From: Gustaf N. <ne...@wu...> - 2017-04-01 15:49:52
|
Dear all, While working on the encodings, i found the following issue with NaviServer url decoding. RFC 3986 (as well as earlier RFCs) define a path as a sequence of segments, separated by slashes "/": path-abempty = *( "/" segment ) path-absolute = "/" [ segment-nz *( "/" segment ) ] path-noscheme = segment-nz-nc *( "/" segment ) path-rootless = segment-nz *( "/" segment ) NaviServer decodes in request.c the whole URL with a single Ns_UrlPathDecode(), which is effectively the decode operation of a segment (!).

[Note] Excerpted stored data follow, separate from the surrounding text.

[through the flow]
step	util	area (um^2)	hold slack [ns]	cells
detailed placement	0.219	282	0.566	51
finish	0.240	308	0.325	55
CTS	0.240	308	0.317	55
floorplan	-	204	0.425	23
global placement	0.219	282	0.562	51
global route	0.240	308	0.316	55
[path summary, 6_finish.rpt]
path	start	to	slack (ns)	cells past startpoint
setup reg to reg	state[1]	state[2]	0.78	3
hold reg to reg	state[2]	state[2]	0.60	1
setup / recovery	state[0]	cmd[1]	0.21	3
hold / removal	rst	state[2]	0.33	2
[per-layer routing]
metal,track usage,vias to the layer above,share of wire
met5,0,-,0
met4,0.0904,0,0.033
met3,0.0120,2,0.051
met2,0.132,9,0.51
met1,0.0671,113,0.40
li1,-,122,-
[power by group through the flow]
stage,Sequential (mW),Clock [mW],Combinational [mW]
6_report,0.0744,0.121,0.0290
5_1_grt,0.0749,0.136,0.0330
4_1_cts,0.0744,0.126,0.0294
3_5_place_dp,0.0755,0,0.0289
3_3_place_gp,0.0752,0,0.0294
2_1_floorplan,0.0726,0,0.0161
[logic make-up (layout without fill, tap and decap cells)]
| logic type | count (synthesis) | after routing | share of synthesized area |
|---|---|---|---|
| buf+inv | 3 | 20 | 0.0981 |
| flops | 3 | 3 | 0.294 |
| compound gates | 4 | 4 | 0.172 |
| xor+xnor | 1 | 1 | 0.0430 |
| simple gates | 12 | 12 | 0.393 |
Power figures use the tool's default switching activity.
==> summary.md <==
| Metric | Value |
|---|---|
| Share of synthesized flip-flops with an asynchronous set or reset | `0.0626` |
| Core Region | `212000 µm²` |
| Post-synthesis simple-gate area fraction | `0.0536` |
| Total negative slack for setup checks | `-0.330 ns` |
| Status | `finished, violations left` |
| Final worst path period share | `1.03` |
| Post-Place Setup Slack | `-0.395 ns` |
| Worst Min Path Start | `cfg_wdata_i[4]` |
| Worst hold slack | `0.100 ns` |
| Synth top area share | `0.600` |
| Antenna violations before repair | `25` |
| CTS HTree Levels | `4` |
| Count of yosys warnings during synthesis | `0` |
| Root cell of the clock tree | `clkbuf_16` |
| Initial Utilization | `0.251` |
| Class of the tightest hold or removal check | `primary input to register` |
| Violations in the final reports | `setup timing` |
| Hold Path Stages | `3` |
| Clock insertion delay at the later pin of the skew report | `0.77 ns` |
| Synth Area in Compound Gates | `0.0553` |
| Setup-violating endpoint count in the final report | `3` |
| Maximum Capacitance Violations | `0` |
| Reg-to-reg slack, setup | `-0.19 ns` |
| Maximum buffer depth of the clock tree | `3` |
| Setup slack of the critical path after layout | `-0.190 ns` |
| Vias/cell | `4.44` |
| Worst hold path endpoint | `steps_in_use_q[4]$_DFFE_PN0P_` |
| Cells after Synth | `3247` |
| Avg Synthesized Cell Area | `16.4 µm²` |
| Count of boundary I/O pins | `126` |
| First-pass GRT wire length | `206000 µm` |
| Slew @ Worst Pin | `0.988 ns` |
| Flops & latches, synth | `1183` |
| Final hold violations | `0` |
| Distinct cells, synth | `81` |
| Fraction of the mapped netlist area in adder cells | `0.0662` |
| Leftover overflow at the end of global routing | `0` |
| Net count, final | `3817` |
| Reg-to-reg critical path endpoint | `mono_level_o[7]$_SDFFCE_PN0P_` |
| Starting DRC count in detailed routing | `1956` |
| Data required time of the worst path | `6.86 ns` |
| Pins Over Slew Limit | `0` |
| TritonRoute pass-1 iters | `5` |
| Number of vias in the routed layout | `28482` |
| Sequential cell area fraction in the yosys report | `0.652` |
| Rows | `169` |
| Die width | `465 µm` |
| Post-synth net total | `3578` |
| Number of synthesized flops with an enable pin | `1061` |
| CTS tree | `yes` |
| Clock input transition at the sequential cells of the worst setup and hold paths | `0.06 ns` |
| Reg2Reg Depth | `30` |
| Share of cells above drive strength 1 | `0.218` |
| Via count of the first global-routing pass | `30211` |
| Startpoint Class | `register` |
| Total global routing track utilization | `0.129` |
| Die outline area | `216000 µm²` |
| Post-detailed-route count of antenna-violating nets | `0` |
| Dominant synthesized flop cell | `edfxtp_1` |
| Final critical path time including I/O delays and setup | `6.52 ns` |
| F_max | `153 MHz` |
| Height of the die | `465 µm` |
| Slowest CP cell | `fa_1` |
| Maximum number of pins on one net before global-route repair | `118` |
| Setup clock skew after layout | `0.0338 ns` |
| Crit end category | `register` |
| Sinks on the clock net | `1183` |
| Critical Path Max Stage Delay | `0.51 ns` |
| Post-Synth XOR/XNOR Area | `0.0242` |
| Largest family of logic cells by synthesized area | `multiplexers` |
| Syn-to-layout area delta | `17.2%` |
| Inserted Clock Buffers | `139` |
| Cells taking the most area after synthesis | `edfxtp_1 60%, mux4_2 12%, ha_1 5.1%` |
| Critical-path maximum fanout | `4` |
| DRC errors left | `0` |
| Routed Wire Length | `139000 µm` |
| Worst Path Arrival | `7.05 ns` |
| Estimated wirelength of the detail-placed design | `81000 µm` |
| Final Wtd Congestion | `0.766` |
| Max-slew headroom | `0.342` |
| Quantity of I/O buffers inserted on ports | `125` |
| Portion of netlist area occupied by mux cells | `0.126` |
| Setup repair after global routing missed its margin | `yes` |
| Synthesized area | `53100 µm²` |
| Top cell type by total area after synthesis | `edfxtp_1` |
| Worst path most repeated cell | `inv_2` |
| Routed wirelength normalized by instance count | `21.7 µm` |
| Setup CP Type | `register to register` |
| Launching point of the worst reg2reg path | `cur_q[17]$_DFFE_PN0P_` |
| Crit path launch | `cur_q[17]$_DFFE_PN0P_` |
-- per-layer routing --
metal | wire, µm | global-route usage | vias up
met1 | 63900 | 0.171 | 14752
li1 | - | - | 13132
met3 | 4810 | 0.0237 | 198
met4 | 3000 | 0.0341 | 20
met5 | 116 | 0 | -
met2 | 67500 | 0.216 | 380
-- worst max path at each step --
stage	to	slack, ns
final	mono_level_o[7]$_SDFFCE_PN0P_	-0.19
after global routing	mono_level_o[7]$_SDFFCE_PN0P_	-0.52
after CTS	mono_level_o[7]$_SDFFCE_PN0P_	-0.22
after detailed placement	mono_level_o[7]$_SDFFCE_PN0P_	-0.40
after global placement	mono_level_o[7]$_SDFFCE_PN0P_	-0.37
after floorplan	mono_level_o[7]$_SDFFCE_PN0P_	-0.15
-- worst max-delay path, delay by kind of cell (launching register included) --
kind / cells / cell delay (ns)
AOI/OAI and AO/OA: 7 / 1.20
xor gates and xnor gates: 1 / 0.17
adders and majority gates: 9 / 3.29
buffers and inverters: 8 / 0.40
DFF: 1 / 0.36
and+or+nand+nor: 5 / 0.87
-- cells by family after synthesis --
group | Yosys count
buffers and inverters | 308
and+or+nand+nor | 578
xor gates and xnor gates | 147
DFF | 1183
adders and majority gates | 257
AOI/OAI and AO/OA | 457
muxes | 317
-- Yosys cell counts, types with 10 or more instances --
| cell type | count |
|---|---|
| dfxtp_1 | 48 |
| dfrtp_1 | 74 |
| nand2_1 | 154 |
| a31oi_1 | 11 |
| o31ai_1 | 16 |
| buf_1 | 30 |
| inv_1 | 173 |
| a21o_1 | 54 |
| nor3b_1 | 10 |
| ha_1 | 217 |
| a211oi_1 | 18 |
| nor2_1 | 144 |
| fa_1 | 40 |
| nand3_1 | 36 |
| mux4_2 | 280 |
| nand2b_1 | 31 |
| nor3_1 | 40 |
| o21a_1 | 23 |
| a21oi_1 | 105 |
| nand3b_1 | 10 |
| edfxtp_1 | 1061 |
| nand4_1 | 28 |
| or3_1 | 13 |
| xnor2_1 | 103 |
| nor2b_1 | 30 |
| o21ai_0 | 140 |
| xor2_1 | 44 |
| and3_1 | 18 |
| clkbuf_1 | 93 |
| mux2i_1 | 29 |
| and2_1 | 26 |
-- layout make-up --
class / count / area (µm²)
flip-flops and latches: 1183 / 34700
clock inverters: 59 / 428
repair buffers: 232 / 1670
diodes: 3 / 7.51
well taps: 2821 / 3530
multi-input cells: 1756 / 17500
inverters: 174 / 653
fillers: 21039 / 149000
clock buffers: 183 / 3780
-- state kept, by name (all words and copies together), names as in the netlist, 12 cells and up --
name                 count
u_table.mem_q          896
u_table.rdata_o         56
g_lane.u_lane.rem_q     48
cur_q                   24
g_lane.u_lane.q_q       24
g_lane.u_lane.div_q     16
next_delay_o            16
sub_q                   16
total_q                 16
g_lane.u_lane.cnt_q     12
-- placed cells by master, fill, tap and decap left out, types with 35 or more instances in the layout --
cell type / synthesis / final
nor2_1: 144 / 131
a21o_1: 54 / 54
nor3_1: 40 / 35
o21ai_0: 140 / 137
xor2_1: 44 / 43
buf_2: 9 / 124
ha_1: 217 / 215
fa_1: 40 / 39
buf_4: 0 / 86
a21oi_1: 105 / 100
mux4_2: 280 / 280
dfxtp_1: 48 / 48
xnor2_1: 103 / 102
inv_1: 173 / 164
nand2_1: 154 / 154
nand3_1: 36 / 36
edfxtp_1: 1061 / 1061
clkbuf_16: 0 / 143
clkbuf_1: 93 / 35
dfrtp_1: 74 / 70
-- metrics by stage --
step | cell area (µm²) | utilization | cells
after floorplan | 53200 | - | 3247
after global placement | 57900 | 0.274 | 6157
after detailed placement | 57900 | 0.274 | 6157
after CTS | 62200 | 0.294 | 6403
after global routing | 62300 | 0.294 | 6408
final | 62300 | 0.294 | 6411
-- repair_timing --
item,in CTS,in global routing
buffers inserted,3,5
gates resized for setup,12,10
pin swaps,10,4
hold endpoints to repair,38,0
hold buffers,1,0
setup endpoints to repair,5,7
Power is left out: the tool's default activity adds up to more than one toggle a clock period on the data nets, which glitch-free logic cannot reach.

This means, that the following two entries are treated identically: /foo/bar1%2fbaz.tcl /foo/bar/baz.tcl whereas this should refer to the two following [ns_conn urlv] values {foo bar/baz.tcl} {foo bar baz.tcl} See as well in [1], which states explicitly, that the URIs http://www.w3.org/albert/bertram/marie-claude and http://www.w3.org/albert/bertram%2Fmarie-claude are NOT identical, as in the second case the encoded slash does not have hierarchical significance. It is not good that a user of NaviServer has currently no means to detect the difference between this two cases, since it treats these as identical. Interestingly, Apache rejects per default requests with paths containing %2f (see discussion in [2]). I am currently considering keeping [ns_conn url] as it is, but to return in [ns_conn urlv] the correct hierarchical structure. Comments? -g [1] https://www.w3.org/Addressing/URL/4_URI_Recommentations.html [2] http://stackoverflow.com/questions/3235219/urlencoded-forward-slash-is-breaking-url |